Left-wing Senator Bernie Sanders got a standing ovation when he addressed the controversy of Hillary Clinton’s use of a private email server whilst she was Secretary of State.
He said: “The American public is sick and tired of hearing about your damn emails.”
As the crowd roared with approval Mrs Clinton smiled broadly and shook his hand, saying: “Thank you, Bernie.”
Unlike the Republican presidential debate, no candidate drew blood in a lively but well-mannered encounter on live US TV.
It was Mrs Clinton’s strongest showing so far on the campaign trail and she came across as well briefed and putMr Sanders, her closest rival, under pressure.
The other three candidates barely got a look in as the two went head to head.
Mr Sanders, who spent his honeymoon in Soviet Russia and is viewed as America’s answer to Jeremy Corbyn, said he was not a capitalist and that America should be more like Denmark. He urged voters to “mobilise our people to take back our government from a handful of billionaires” and called for a “political revolution”.
But Mrs Clinton went on the offensive and said that “we are not Denmark, we are the United States of America”.
She said: “It’s our job to rein in the excesses of capitalism but we would be making a big mistake to turn our backs on what made the greatest middle class in the history of the world.”

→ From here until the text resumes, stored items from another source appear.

This is an optimization exercise on Yosys and OpenROAD, whose aim is small area, a short achievable clock period and few clock cycles, not a production implementation.
RTL that was checked went through simulation tests only; none was proved equivalent to the original.
Power and IR drop assume default switching activity.

## rle_codec
module rle_codec (
    input  wire        clk,
    input  wire        rst,
    input  wire        in_valid,
    output wire        in_ready,
    input  wire [7:0]  in_data,
    input  wire        in_last,
    input  wire        in_mode,
    output wire        out_valid,
    input  wire        out_ready,
    output wire [7:0]  out_data,
    output wire        done,
    output wire        err,
    output wire [15:0] err_pos
);
    localparam NR = 128;        
    reg  [10:0] sq0, sq1;       
    reg         sv0, sv1;
    reg         in_rdy;
    reg  [7:0]  lastin;         
    assign in_ready = in_rdy;
    wire        push_in = in_valid && in_rdy;
    wire        pop_in;
    reg         fst;            
    reg         lmode;          
    wire        nmode = fst ? in_mode : lmode;
    wire [10:0] nq = {in_data == lastin, nmode, in_last, in_data};
    wire [7:0]  hd = sq0[7:0];
    wire        hl = sq0[8];
    wire        hm = sq0[9];
    wire        hs = sq0[10];
    wire        hv = sv0;
    always @(posedge clk) begin
        if (push_in) begin
            lastin <= in_data;
            lmode  <= nmode;
        end
        if (rst)
            fst <= 1'b1;
        else if (push_in)
            fst <= in_last;
    end
    always @(posedge clk) begin
        if (rst) begin
            sv0    <= 1'b0;
            sv1    <= 1'b0;
            in_rdy <= 1'b1;
        end else begin
            if (pop_in) begin
                if (sv1) begin
                    sv1 <= 1'b0;
                end else if (!push_in) begin
                    sv0 <= 1'b0;
                end
                in_rdy <= 1'b1;
            end else if (push_in) begin
                if (sv0) begin
                    sv1    <= 1'b1;
                    in_rdy <= 1'b0;
                end else begin
                    sv0 <= 1'b1;
                end
            end
        end
    end
    always @(posedge clk) begin
        if (!sv1) sq1 <= nq;
        if (pop_in ? 1'b1 : !sv0) sq0 <= (pop_in && sv1) ? sq1 : nq;
    end
    localparam W_DATA = 2'd0;   
    localparam W_LITC = 2'd1;   
    localparam W_LITS = 2'd2;   
    localparam W_SPEC = 2'd3;   
    reg  [1:0] wf_n;            
    reg  [1:0] wk0, wk1;        
    reg  [7:0] wd0, wd1;        
    reg  [1:0] wfk [0:3];
    reg  [7:0] wfd [0:3];
    reg  [1:0] wfw, wfr;
    reg  [2:0] wf_cnt;
  ...
For scale: roughly 2600 cells after synthesis, roughly 1500 flip-flops, about 39000 um^2 of cells after synthesis.
clock: 6.0 ns
lec_check: 0
cap_margin: 20
core_margin: 2
core_utilization: 40
cts_buf_list: sky130_fd_sc_hd__clkbuf_8
cts_cluster_diameter: 60
cts_cluster_size: 18
place_density: 0.6
setup_slack_margin: 3.8
slew_margin: 20
run.sh (not shown) runs the stock make flow with config.mk's settings and CLKGATE_MAP_FILE= SYNTH_SCRIPT=/design/flow/synth_recipe.tcl, a recipe that flattens the netlist after the stock synthesis.
Testbench counts at the start, summed over its fixed seeds: cycles 140,343.
Change:
--- a/flow/design.v
+++ b/flow/design.v
@@ -144,45 +144,36 @@
             else if (ring_wr)
                 hflag <= 1'b1;
         end
     end
     reg        lf_push;
     reg  [6:0] lf_val;
     wire       lf_pop;
     reg  [6:0] lfd [0:7];
     reg  [2:0] lfw, lfr;
-    reg  [3:0] lf_cnt;
-    reg        lf_full, lf_ne;  
+    reg  [7:0] lf_t;            
+    wire       lf_full = lf_t[7];
+    wire       lf_ne   = lf_t[0];
     wire [6:0] lf_h    = lfd[lfr];
     always @(posedge clk) begin
         if (!lf_full) lfd[lfw] <= lf_val;
     end
     always @(posedge clk) begin
         if (rst) begin
             lfw     <= 3'd0;
             lfr     <= 3'd0;
-            lf_cnt  <= 4'd0;
-            lf_full <= 1'b0;
-            lf_ne   <= 1'b0;
+            lf_t    <= 8'd0;
         end else begin
             if (lf_push) lfw <= lfw + 3'd1;
             if (lf_pop)  lfr <= lfr + 3'd1;
             case ({lf_push, lf_pop})
-            2'b10: begin
-                lf_cnt  <= lf_cnt + 4'd1;
-                lf_full <= (lf_cnt == 4'd7);
-                lf_ne   <= 1'b1;
-            end
-            2'b01: begin
-                lf_cnt  <= lf_cnt - 4'd1;
-                lf_full <= 1'b0;
-                lf_ne   <= (lf_cnt != 4'd1);
-            end
+            2'b10:   lf_t <= {lf_t[6:0], 1'b1};
+            2'b01:   lf_t <= {1'b0, lf_t[7:1]};
             default: ;
             endcase
         end
     end
     reg  [7:0] rd [0:NR-1];
     reg        rm [0:NR-1];
     reg  [6:0] tid;
     reg  [6:0] tid1;            
     reg        rflush;          
Outcome: Clock skew stays flat. Sequential power hardly moves. Power came out lower by 4.2%. Global-route usage came out lower by 0.26 points. Die area came out lower by 0.69%. Routed wire length came out lower by 3.4%. Utilization came out higher by 0.53 points. Count of clock-buffer cells in the layout came out higher by 4. Via count came out lower by 0.99%. Combinational power came out lower by 24%. Worst hold slack gains 4.5 ps. Final area hardly moves. Sequential share of layout area came out higher by 0.13 points.
For the second run of this note, only the layout was checked, not whether the RTL still works.

[port drivers added, routing unchanged]
In the flow no input, the clock included, has a driving cell. The finished layouts below were timed again as built, in two steps.
Step 1: set_driving_cell puts a clkbuf_16 on clk and a buf_2 on each other input, an assumption about the parent block.
Step 2 moves the port delays by t, midway between the first and last clock arrival at a register: inputs arrive t later, outputs are due t later. That takes back most of the time a late clock gives input paths.
Three values: ideal ports, drivers, drivers and shift; two values: the first two.
| run | shift t [ns] | setup slack, ns | worst setup path at the end | cell pins on the clock port's net |
|---|---|---|---|---|
| the first run | 0.825 | 3.244 / 3.244 / 3.044 | input to register | 1 |
| the second run | 0.805 | 3.351 / 3.351 / 3.080 | input to register | 1 |
After both steps every run listed still meets setup and hold. For the second run, which loses most, drivers alone change the setup slack by 0.000 ns; drivers and shift together by -0.271 ns.
This design comes from an exercise in tuning for small area, a short achievable clock period and few clock cycles on the open sky130 flow, not from production work. RTL that was checked went through simulation tests only; none was proved equivalent to the original. Function not checked in runs 5 and 6: the RTL went through the layout flow alone. Power figures rest on the tool's default switching activity, not on a simulated workload.

`flow/design.v`:
```
module hist_norm (
    input  wire        clk,
    input  wire        rst,           
    input  wire        start,         
    output reg         busy,
    output reg         done,          
    output wire [7:0]  err_code,      
    output wire [8:0]  err_info,      
    output wire [8:0]  alpha,         
    output wire [7:0]  imax_o,        
    output reg         fallback,      
    output reg         raw_rd,
    output wire [8:0]  raw_addr,
    input  wire [31:0] raw_rdata,
    output reg         f_rd,
    output wire [7:0]  f_raddr,
    input  wire [11:0] f_rdata,
    output wire        f_we,
    output wire [7:0]  f_waddr,
    output wire [11:0] f_wdata
);
    localparam [3:0] S_IDLE = 4'd0,
                     S_P1   = 4'd1,     
                     S_P1F  = 4'd2,     
                     S_P1E  = 4'd3,     
                     S_P2   = 4'd4,     
                     S_FX1  = 4'd5,     
                     S_FX2  = 4'd6,     
                     S_FX3  = 4'd7,     
                     S_FX4  = 4'd8,     
                     S_WR   = 4'd9,     
                     S_FBS  = 4'd10,    
                     S_FBE  = 4'd11,    
                     S_FBD  = 4'd12,    
                     S_FBW  = 4'd13,    
                     S_DONE = 4'd14;
    localparam SEGW = 5;                
    localparam NSEG = 8;                
    reg [3:0]  state, ns;
    reg [8:0]  a;             
    reg [8:0]  p;             
    reg        rv;            
    reg        pv;            
    reg [31:0] din;           
    reg        dnz;           
    reg [4:0]  dmsb;          
    reg        dv;            
    reg        sv;            
    reg [3:0]  shq;           
    reg [3:0]  j0q;           
    reg [39:0] total;         
    reg [NSEG-1:1] tcy;       
    reg [5:0]  mt;            
    reg        nz;            
    reg [8:0]  hi1;           
    reg [7:0]  imax;          
    reg [2:0]  ec;            
    reg [41:0] w;             
    reg [11:0] q;             
    reg [3:0]  j;             
    reg        bsy;           
    reg        nzc;           
    reg        more;          
    reg        rp;            
    reg        rb;            
    reg        we;
    reg [7:0]  waddr;
    reg [11:0] fval;
    reg [12:0] resid;         
    reg        fxok;          
    assign err_code = {5'd0, ec};
    assign err_info = {ec[1], imax & {8{ec[1]}}};
    assign alpha    = hi1;
    assign imax_o   = imax;
    assign raw_addr = a;
    assign f_raddr  = a[7:0];
    assign f_we     = we;
    assign f_waddr  = waddr;
    assign f_wdata  = fval;
    wire [5:0]  sdiff = mt - {1'b0, dmsb};
    wire [3:0]  sh    = (sdiff > 6'd11) ? 4'd11 : sdiff[3:0];
    wire [41:0] wload = {10'd0, din} << shq;
    wire        wneg  = w[41];
    wire [42:0] wop   = {1'b0, total, 2'b00} ^ {43{~wneg}};
    wire [42:0] wsum  = {w[40:0], 1'b0, 1'b1} + {wop[42:1], ~wneg};
    wire [41:0] wnext = wsum[42:1];
    wire        qbit  = !wnext[41];
    wire        last  = bsy && (j == 4'd0);
    wire        load  = (state == S_P2) && sv && (!bsy || last);
    wire        gt    = din > w[31:0];
    reg  [39:0] tsum;
    reg  [NSEG:1] tco;
    integer     s, b;
    reg         c;
    always @* begin
        for (s = 0; s < NSEG; s = s + 1) begin
            c = (s == 0) ? 1'b0 : tcy[s];
            for (b = s * SEGW; b < (s + 1) * SEGW; b = b + 1) begin
                tsum[b] = total[b] ^ (b < 32 ? din[b] : 1'b0) ^ c;
                c = (total[b] & (b < 32 ? din[b] : 1'b0)) |
                    (c & (total[b] ^ (b < 32 ? din[b] : 1'b0)));
            end
            tco[s + 1] = c;
        end
    end
    wire [8:0]  a_inc  = a + 9'd1;
    wire [8:0]  p_inc  = p + 9'd1;
    wire        more_n = raw_rd ? (a_inc < hi1) : more;
    wire        dv_n   = rv || (dv && !load);
    wire        bsy_n  = load || (bsy && !last);
    wire [3:0]  j_n    = load ? j0q : (j - 4'd1);
    wire        rd_p2  = (state == S_P2) && more_n && !raw_rd &&
                         (!dv_n || !bsy_n || (j_n[3:1] == 3'd0));
    reg  [5:0]  mtn;
    reg  [4:0]  rmsb;
    integer     k;
    always @* begin
        mtn = 6'd0;
        for (k = 0; k < 40; k = k + 1)
            if (total[k]) mtn = k[5:0];
        rmsb = 5'd0;
        for (k = 0; k < 32; k = k + 1)
            if (raw_rdata[k]) rmsb = k[4:0];
    end
    wire        rfix  = (state == S_FX3);
    wire [12:0] radd  = rfix ? {1'b0, din[11:0]} :
                        (state == S_FBD) ? 13'd0 : ~{1'b0, fval};
    wire [13:0] rsum  = {resid, 1'b1} + {radd, !rfix};
    wire [12:0] rnew  = rsum[13:1];
    wire [11:0] fadd  = (state == S_FBD) ? 12'hFFF : {11'd0, rb};
    wire [11:0] fnew  = fval + fadd;
    always @* begin
        ns = state;
        case (state)
        S_IDLE, S_DONE: ns = start ? S_P1 : S_IDLE;
        S_P1: begin
            if (pv && p == 9'd511 && (nz || dnz))
                ns = S_DONE;
            else if (pv && p == 9'd255)
                ns = S_P1F;
        end
        S_P1F: if (p == 9'd256 + NSEG - 2) ns = S_P1E;
        S_P1E: ns = nz ? S_P2 : S_DONE;
        S_P2:  if (!more && !rv && !dv && !bsy && !rp && !we) ns = S_FX1;
        S_FX1: ns = S_FX2;
        S_FX2: ns = S_FX3;
        S_FX3: ns = S_FX4;
        S_FX4: ns = fxok ? S_WR : S_FBS;
        S_WR:  ns = S_DONE;
        S_FBS: if (pv && p[7:0] == 8'd255) ns = S_FBE;
        S_FBE: ns = S_FBD;
        S_FBD: ns = S_FBW;
        S_FBW: ns = (resid == 13'd0) ? S_DONE : S_FBS;
        default: ns = S_IDLE;
        endcase
    end
    always @(posedge clk) begin
        if (rst) begin
            state  <= S_IDLE;
            busy   <= 1'b0;
            done   <= 1'b0;
            raw_rd <= 1'b0;
            f_rd   <= 1'b0;
            we     <= 1'b0;
            rv     <= 1'b0;
            pv     <= 1'b0;
            rp     <= 1'b0;
        end else begin
            state  <= ns;
            busy   <= (ns != S_IDLE) && (ns != S_DONE);
            done   <= (ns == S_DONE);
            raw_rd <= (ns == S_P1) || (ns == S_P1F) || ((state == S_P1E) && nz) || rd_p2;
            f_rd   <= (ns == S_FX1) || (ns == S_FBS);
            rv     <= raw_rd || f_rd;
            rp     <= (state == S_P2) && last;
            we     <= ((state == S_P1) && pv && !p[8] && !dnz && nz) ||
                      rp || ((state == S_FX4) && fxok) || (state == S_FBD);
            case (state)
            S_P1, S_P1F, S_FBS: pv <= rv;
            default:            pv <= 1'b0;
            endcase
        end
    end
    always @(posedge clk) begin
        if (rv) begin
            din  <= (state == S_P1 || state == S_P1F || state == S_P2) ? raw_rdata : {20'd0, f_rdata};
            dnz  <= |raw_rdata;
            dmsb <= rmsb;
        end
        shq <= sh;
        j0q <= dnz ? (4'd12 - sh) : 4'd1;
        j   <= j_n;
        q   <= load ? 12'd0 : {q[10:0], qbit};
        if (raw_rd || f_rd)
            a <= a_inc;
        case (state)
        S_IDLE, S_DONE: begin
            a     <= 9'd256;
            p     <= 9'd256;
            total <= 40'd0;
            tcy   <= {(NSEG-1){1'b0}};
            w     <= 42'd0;
            nz    <= 1'b0;
            fval  <= 12'd0;
            resid <= 13'd2048;
        end
        S_P1: begin
            if (!pv) begin
                ec <= 3'd0;
            end else begin
                p <= p_inc;
                if (p[8]) begin
                    if (dnz)
                        imax <= p[7:0];
                    if (p == 9'd511) begin
                        nz <= 1'b0;
                        if (nz || dnz)
                            ec <= 3'b110;
                    end else if (dnz) begin
                        nz <= 1'b1;
                    end
                end else begin
                    total <= tsum;
                    tcy   <= tco[NSEG-1:1];
                    if (dnz) begin
                        nz  <= 1'b1;
                        hi1 <= p_inc;
                    end
                    if (gt) begin
                        w    <= {10'd0, din};
                        imax <= p[7:0];
                    end
                    if (!dnz)
                        waddr <= p[7:0];
                end
            end
        end
        S_P1F: begin
            p     <= p_inc;
            total <= tsum;
            tcy   <= tco[NSEG-1:1];
        end
        S_P1E: begin
            mt   <= mtn;
            a    <= 9'd0;
            p    <= 9'h1FF;
            dv   <= 1'b0;
            sv   <= 1'b0;
            bsy  <= 1'b0;
            more <= 1'b1;
            if (!nz)
                ec <= 3'b101;
        end
        S_P2: begin
            more <= more_n;
            dv   <= dv_n;
            sv   <= dv_n && !rv;
            bsy  <= bsy_n;
            if (we)
                resid <= rnew;
            if (bsy)
                w <= wnext;
            if (last) begin
                fval  <= q;
                rb    <= qbit | (nzc && (q == 12'd0));
                waddr <= p[7:0];
            end
            if (rp)
                fval <= fnew;
            if (load) begin
                w   <= wload;
                nzc <= dnz;
                p   <= p_inc;
            end
            if (ns == S_FX1)
                a <= {1'b0, imax};
        end
        S_FX3: begin
            fval  <= rnew[11:0];
            waddr <= imax;
            fxok  <= !rnew[12] && (rnew != 13'd0);
        end
        S_FX4: begin
            fallback <= !fxok;
            a        <= 9'd0;
            p        <= 9'd0;
            w        <= 42'd0;
        end
        S_FBS: begin
            if (pv) begin
                p <= p_inc;
                if (gt) begin
                    w     <= {10'd0, din};
                    waddr <= p[7:0];
                end
            end
        end
        S_FBE: fval <= w[11:0];
        S_FBD: begin
            fval  <= fnew;
            resid <= rnew;
        end
        S_FBW: begin
            a <= 9'd0;
            p <= 9'd0;
            w <= 42'd0;
        end
        default: ;
        endcase
    end
endmodule
```
`flow/config.mk`:
```
export PLATFORM = sky130hd
export DESIGN_NAME = hist_norm
export DESIGN_NICKNAME = hist_norm
export VERILOG_FILES = /design/flow/design.v
export SDC_FILE = /design/flow/constraint.sdc
export NUM_CORES = 4
export LEC_CHECK = 0
export CAP_MARGIN = 20
export CORE_MARGIN = 2
export CORE_UTILIZATION = 40
export SLEW_MARGIN = 20
```
`flow/standard.sh`:
```
#!/bin/bash
# synth_recipe.tcl (not shown) runs the flow's synth.tcl, then flattens the netlist and writes it again
# the make line also repeats each setting of config.mk as NAME=value (left out here)
make -C /OpenROAD-flow-scripts/flow DESIGN_CONFIG=/design/flow/config.mk WORK_HOME=/design/flow/orfs CLKGATE_MAP_FILE= SYNTH_SCRIPT=/design/flow/synth_recipe.tcl "${@:-finish}"
```
`flow/constraint.sdc`:
```
create_clock -name core_clock -period 10.0 [get_ports {clk}]
set_input_delay 2.0000 -clock core_clock [delete_from_list [all_inputs] [get_ports {clk}]]
set_output_delay 2.0000 -clock core_clock [all_outputs]
set_load 0.01 [all_outputs]
```
`flow/flow/run.sh`:
```
#!/bin/bash
set -euo pipefail
export SETUP_SLACK_MARGIN=6.4
export BUFFER_PORTS_ARGS="-buffer_cell sky130_fd_sc_hd__buf_2"
bash standard.sh > flow_make.log 2>&1
```
==> results of run 1 <==
area by class of cell:
class	count	area [um^2]	share of cell area
antenna	2	5.00	0.000236
clock buffer	38	802	0.0378
clock inverter	18	115	0.00543
inverter	155	591	0.0278
multi-input combinational	1506	10800	0.510
sequential	249	7040	0.332
tap	600	751	0.0354
timing repair buffer	169	1080	0.0511
worst max path at each step:
stage / startpoint / end / slack, ns
2_1_floorplan: din[17]$_SDFFCE_PN0P_ / w[0]$_DFFE_PP_ / 6.46
3_3_place_gp: state[2]$_SDFF_PP0_ / fxok$_DFFE_PP_ / 5.59
3_5_place_dp: state[2]$_SDFF_PP0_ / fxok$_DFFE_PP_ / 5.51
4_1_cts: w[41]$_DFFE_PP_ / rb$_DFFE_PP_ / 6.40
5_1_grt: state[0]$_SDFF_PP0_ / fxok$_DFFE_PP_ / 6.34
6_report: w[41]$_DFFE_PP_ / w[33]$_DFFE_PP_ / 6.50
layer usage:
| layer | vias up | wire length (um) |
|---|---|---|
| li1 | 7375 | - |
| met1 | 7441 | 25600 |
| met2 | 580 | 24700 |
| met3 | 92 | 3590 |
| met4 | 0 | 1270 |
| met5 | - | 0 |
power by group:
| group | switching (mW) | internal [mW] | total, mW |
|---|---|---|---|
| Combinational | 0.701 | 0.496 | 1.20 |
| Sequential | 0.139 | 1.26 | 1.40 |
| Clock | 0.447 | 0.589 | 1.04 |
| Total | 1.29 | 2.34 | 3.63 |
metrics by stage:
| step | hold WS (ns) | instance area, um^2 |
|---|---|---|
| 2_1_floorplan | 0.429 | 18600 |
| 3_3_place_gp | 0.458 | 19700 |
| 3_5_place_dp | 0.456 | 19700 |
| 4_1_cts | 0.469 | 20800 |
| 5_1_grt | 0.514 | 21200 |
| 6_report | 0.470 | 21200 |
logic make-up after synthesis:
kind of cell / count (synthesis) / share of synthesized area
AOI/OAI and AO/OA: 493 / 0.172
xor gates and xnor gates: 122 / 0.0577
adders and majority gates: 170 / 0.129
buffers and inverters: 243 / 0.0525
DFF: 249 / 0.379
muxes: 68 / 0.0430
other: 1 / 0.000202
and+or+nand+nor: 647 / 0.167
placed cells by master (no fill, tap or decap), types with 23 or more instances in the layout:
cell / instances
inv_1: 150
edfxtp_1: 204
nor3_1: 33
mux2i_1: 47
clkbuf_16: 33
a21oi_1: 124
buf_4: 40
nor2_1: 174
xor2_1: 48
fa_1: 33
a211oi_1: 28
xnor2_1: 70
dfxtp_1: 40
o21ai_0: 96
and2_1: 57
a21o_1: 23
ha_1: 133
o21ai_1: 36
nand2_1: 200
nor2b_1: 37
buf_2: 118
nand2b_1: 25
nand3_1: 26
timing repair:
| action | 4_1_cts | 5_1_grt |
|---|---|---|
| buffers inserted | 8 | 17 |
| pin swaps | 2 | 22 |
| resized for setup | 18 | 44 |
| setup endpoints to repair | 82 | 41 |
| gates cloned | 1 | 2 |
registers in the layout (all words and copies together), names as in the netlist, 3 cells and up:
name	count
a	9
total	40
waddr	8
mt	6
dmsb	5
hi1	9
resid	13
state	4
shq	4
p	9
din	32
imax	8
j	4
q	12
tcy	7
ec	3
w	42
fval	12
j0q	4
worst max-delay path, delay by kind of cell, from the launching register on:
kind | cells | cell delay, ns
adder cells (fa/ha/maj) | 1 | 0.37
XOR/XNOR | 1 | 0.18
buffers and inverters | 2 | 0.38
AND/OR/NAND/NOR | 2 | 0.52
AO/OA/AOI/OAI | 7 | 1.31
flip-flops | 1 | 0.41
==> impl_results.rst, run 1 <==
.. list-table::
   :header-rows: 1

   * - Metric
     - Value
   * - CTS Root Buffer Type
     - clkbuf_16
   * - # fillers
     - 4358
   * - Clock transition at the registers of the reported paths
     - around 0.060 ns
   * - Via count of the first global-routing pass
     - roughly 15000
   * - Routability Congestion
     - a little over 0.9
   * - Hold-fix buffers at CTS
     - 0
   * - Endpoint of the most critical register-to-register path
     - w[33]$_DFFE_PP_
   * - Placed cell count
     - 2650
   * - Critical Path, Cell by Cell
     - buf_12, xnor2_1, ha_1, a21oi_1, nand2_1, a211oi_4, buf_4, a21oi_4, o21ai_2, o31ai_4, nor3_4, o21ai_0, a211o_1
   * - Number of non-filler instances in the completed layout
     - 2737
   * - Post-place setup slack
     - 5.51 ns
   * - Area Overhead vs Synth
     - 14.4%
   * - Remaining number of nets flagged by the antenna check after routing
     - 0
   * - Met2 Use GR
     - 0.366
   * - Die Span X
     - 219 um
   * - Worst-case setup margin in the final layout
     - 6.50 ns
   * - Total global routing track utilization
     - 0.228
   * - Top area cells in the synthesized netlist
     - edfxtp_1, ha_1, dfxtp_1
   * - Count of flip-flops with a built-in enable after synthesis
     - 204
   * - Run status
     - finished clean
   * - Largest net degree at the start of global routing
     - 48
   * - Wire length of the first global-routing pass
     - 85600 um
   * - Kind of end point of the critical path
     - flop
   * - Cell area after synthesis
     - around 19000 um^2
   * - Most area-hungry cell type in the Yosys netlist
     - edfxtp_1
   * - Dominant synthesized flop cell
     - edfxtp_1
   * - CTS tree
     - yes
   * - Total number of clock tree sinks
     - 249
   * - Fraction of layout cells with a size suffix above 1
     - 0.141
   * - Global routing met3 resource utilization
     - 0.0272
   * - Data arrival at the endpoint of the critical path
     - between 3 and 4 ns
   * - Sum of routed wire length over all layers
     - around 55000 um
   * - Final standard cell utilization of the core
     - 0.465
   * - Placed wire-length estimate
     - 40800 um
   * - Reg2Reg Depth
     - 13
   * - Startpoint kind of the worst setup timing path
     - flop
   * - Detailed-route wire length per cell
     - slightly above 20 um
   * - 1st-iter DRT viols
     - 1482
   * - Maximum clock path buffer count
     - 3
   * - Transition time at the pin with the least slew margin
     - 1.06 ns
   * - Number of cells produced by synthesis
     - 1993
   * - Overall overflow remaining after global route
     - 0
   * - Total number of nets in the final design
     - 2328
   * - Area of the die
     - 48100 um^2
   * - Overall power of the completed layout
     - 3.63 mW
   * - Slowest cell delay on critical path
     - ~0.4 ns
   * - Pwr dens
     - 171 nW/um^2
   * - Slew Limit Headroom
     - 0.290
   * - Warning count from the yosys run
     - 1
   * - Netlist cell types
     - 85
   * - FFs w/ async S/R, synth
     - 0
   * - Achievable clock frequency
     - 286 MHz
   * - Hold-critical path endpoint
     - j[0]$_DFF_P_
   * - Die Span Y
     - 219 um
   * - Final setup fails
     - 0
   * - Part of the cycle the worst path needs
     - 0.350
   * - Seq cells post-synth
     - between 200 and 250
   * - Routing usage on met1
     - 0.330
   * - Total Neg Setup Slack
     - 0 ns
   * - Final Skew
     - 0.00924 ns
   * - Largest voltage drop on the vdd net
     - 0.000141 V
   * - Vias/cell
     - around 5.7
   * - Number of clock buffers inserted by TritonCTS
     - 30
   * - Number of max-slew violations in the final report
     - 0
   * - Final-report hold violation count
     - 0
   * - Starting density of the core
     - 0.407
   * - Std cell rows
     - 78
   * - Initial antenna violation count
     - 2
   * - Vias after detailed routing
     - 15500
   * - Hold WC Path Type
     - reg -> reg
   * - Fraction of the yosys area taken by sequential cells
     - 0.379
   * - Area share of the largest cell type after synthesis
     - 0.331
   * - Unrepaired setup endpoints after global routing
     - yes
   * - Max Cap Violations
     - 0
   * - Input/output buffers
     - 118
   * - Startpoint of the worst hold path
     - j0q[0]$_SDFF_PN1_
   * - Post-route DRC violation count
     - 0
   * - Required time at the endpoint of the critical path
     - 10.33 ns
   * - Later-pin clock latency in the skew report
     - 0.57 ns
   * - Register-to-register path setup slack
     - 6.50 ns
   * - Most used routing layer
     - met2
   * - Avg Cell Area, Syn
     - 9.30 um^2
   * - Number of levels in the clock H-tree
     - 1
   * - Classification of the worst setup path
     - reg -> reg
   * - Startpoint of the lowest-slack register-to-register path
     - w[41]$_DFFE_PP_
   * - Maximum fanout along the worst path
     - 43
   * - Floorplan Core Area
     - around 46000 um^2
   * - Count of TritonRoute iterations in the first routing pass
     - 6
   * - Cell with the most instances after synthesis
     - edfxtp_1
   * - Leakage power summed over all cells
     - 9.00 nW
   * - Worst hold stages
     - 2
   * - Final worst path period need
     - 3.50 ns
   * - List of most frequent post-synthesis cells
     - edfxtp_1, nand2_1, nor2_1
   * - Crit path max-delay cell type
     - edfxtp_1
   * - # IOs
     - approximately 120
Testbench counts, summed over its fixed seeds: cycles 100,952.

The former Secretary of State was asked if Sanders was tough enough on gun control and replied: “No, not at all.”
Mr Sanders represents Vermont, a rural state with relaxed gun laws, and has voted against tougher firearms control despite America having had 1,001 mass shootings in the last two years. Mrs Clinton won a huge round of applause when she said: “This has gone on too long and it’s time the entire country stood up against the NRA [National Rifle Association].”
Mr Sanders replied: “We can raise our voices but I come from a rural state and the views on gun control are different in rural states than they are in urban states whether we like it or not.”
Mrs Clinton neutralised her support for the Iraq War by saying President Obama trusted her on foreign policy enough to make her his Secretary of State.
Addressing voters who did not want another Clinton in the White House, she said: “I certainly am not campaigning to become president because my last name is Clinton.”
Over the two hours of the debate in Las Vegas, televised by CNN, Mr Sanders and Mrs Clinton agreed on the need for extended paid leave, more action on climate change and tougher Wall Street regulations.
Mrs Clinton, who has received tens of millions in support from bankers, claimed that she told Wall Street to “cut it out” in 2007 before the financial crash.Mr Sanders responded: “Congress does not regulate Wall Street. Wall Street regulates Congress.”
Vice-president Joe Biden has not declared if he will run but polls show 48 per cent of Democrats want him to enter the race.